What you need to do: Among the entries below, find each line holding "shifted" and return it.

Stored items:
━━━━━━━━━━━━━━━━━━━━━━━━━━━━━━

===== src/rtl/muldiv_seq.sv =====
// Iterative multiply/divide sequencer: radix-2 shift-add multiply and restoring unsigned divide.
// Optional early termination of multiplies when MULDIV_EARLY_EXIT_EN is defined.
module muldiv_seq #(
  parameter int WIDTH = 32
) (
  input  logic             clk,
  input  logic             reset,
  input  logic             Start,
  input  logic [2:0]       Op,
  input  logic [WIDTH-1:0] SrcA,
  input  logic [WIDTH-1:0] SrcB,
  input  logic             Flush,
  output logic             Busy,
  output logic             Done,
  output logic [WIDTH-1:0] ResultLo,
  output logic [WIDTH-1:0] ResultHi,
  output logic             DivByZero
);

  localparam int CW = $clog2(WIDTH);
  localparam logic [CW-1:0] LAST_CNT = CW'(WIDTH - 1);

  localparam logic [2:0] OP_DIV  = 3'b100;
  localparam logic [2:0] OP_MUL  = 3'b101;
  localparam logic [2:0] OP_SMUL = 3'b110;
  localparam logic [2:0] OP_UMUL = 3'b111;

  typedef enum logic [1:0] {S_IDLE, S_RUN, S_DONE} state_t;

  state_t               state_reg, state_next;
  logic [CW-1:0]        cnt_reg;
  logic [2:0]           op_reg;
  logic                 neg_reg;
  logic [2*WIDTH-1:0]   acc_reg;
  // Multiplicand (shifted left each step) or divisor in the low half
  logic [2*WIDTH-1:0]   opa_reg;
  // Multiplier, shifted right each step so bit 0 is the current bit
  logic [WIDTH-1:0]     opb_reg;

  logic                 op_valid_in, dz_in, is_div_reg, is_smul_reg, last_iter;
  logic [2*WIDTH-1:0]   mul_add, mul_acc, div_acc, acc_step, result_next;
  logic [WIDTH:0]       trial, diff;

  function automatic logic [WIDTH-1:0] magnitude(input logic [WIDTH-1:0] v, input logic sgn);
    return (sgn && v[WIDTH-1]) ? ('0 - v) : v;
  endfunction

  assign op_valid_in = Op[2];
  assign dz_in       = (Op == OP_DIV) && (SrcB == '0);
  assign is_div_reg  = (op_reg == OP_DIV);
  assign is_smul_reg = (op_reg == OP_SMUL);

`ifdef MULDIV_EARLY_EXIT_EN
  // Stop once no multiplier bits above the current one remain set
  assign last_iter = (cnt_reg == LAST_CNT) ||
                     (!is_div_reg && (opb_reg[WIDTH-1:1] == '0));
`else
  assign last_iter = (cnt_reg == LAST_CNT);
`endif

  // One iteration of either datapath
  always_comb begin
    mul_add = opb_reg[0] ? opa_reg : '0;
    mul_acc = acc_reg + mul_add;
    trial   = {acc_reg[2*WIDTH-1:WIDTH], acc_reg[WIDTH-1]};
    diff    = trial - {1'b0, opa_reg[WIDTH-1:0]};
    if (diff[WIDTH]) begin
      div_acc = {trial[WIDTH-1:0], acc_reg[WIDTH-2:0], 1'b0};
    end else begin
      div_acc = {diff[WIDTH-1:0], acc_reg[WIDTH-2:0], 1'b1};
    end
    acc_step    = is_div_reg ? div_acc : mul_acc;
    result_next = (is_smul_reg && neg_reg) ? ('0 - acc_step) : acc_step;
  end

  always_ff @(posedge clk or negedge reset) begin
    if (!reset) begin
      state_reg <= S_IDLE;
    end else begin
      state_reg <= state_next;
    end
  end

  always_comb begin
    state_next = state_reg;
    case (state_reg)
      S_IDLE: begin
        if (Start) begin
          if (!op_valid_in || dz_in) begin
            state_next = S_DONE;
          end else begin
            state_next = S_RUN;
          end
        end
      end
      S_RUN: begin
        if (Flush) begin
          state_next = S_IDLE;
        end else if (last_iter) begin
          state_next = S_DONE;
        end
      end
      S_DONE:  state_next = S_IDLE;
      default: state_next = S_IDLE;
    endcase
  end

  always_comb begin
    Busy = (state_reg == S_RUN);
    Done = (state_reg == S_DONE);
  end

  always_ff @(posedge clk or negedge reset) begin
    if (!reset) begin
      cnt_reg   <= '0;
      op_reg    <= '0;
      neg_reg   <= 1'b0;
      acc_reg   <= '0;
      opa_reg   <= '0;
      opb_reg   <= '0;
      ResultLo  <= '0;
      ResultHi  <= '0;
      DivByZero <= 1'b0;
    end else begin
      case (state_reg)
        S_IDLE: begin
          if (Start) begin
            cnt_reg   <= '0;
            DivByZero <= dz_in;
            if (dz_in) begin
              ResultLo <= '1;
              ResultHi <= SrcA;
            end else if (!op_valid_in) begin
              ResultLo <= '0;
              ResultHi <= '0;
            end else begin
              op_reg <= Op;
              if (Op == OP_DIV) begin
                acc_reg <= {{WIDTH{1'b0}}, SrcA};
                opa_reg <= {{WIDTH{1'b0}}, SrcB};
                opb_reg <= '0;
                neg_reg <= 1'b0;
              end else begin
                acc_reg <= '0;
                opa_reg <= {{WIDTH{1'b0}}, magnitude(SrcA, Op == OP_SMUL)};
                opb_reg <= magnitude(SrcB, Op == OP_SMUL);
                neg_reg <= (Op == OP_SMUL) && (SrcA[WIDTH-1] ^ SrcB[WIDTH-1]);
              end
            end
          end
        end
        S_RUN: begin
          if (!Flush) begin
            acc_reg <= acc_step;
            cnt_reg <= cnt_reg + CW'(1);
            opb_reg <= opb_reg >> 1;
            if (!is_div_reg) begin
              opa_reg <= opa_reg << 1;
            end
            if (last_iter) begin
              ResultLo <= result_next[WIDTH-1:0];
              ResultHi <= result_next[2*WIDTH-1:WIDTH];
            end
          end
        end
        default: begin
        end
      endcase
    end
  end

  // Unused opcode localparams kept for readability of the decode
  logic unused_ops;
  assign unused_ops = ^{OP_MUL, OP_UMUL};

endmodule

━━━━━━━━━━━━━━━━━━━━━━━━━━━━━━

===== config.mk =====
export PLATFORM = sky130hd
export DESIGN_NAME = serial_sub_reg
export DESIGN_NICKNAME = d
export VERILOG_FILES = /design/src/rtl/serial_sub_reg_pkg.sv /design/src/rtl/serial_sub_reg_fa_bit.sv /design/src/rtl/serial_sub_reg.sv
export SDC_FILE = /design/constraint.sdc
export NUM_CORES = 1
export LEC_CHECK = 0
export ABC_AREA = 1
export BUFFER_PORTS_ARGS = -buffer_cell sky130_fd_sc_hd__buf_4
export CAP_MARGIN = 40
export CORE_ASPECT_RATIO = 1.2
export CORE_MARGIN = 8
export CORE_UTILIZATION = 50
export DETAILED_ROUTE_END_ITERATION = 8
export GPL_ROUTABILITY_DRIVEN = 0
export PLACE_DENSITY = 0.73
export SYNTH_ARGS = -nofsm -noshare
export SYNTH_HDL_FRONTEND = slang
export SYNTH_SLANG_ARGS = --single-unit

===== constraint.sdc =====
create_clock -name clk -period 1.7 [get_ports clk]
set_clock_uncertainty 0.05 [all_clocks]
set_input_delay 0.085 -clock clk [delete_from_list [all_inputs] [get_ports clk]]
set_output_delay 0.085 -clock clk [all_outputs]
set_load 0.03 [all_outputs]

━━━━━━━━━━━━━━━━━━━━━━━━━━━━━━

Reply:
  // Multiplicand (shifted left each step) or divisor in the low half
  // Multiplier, shifted right each step so bit 0 is the current bit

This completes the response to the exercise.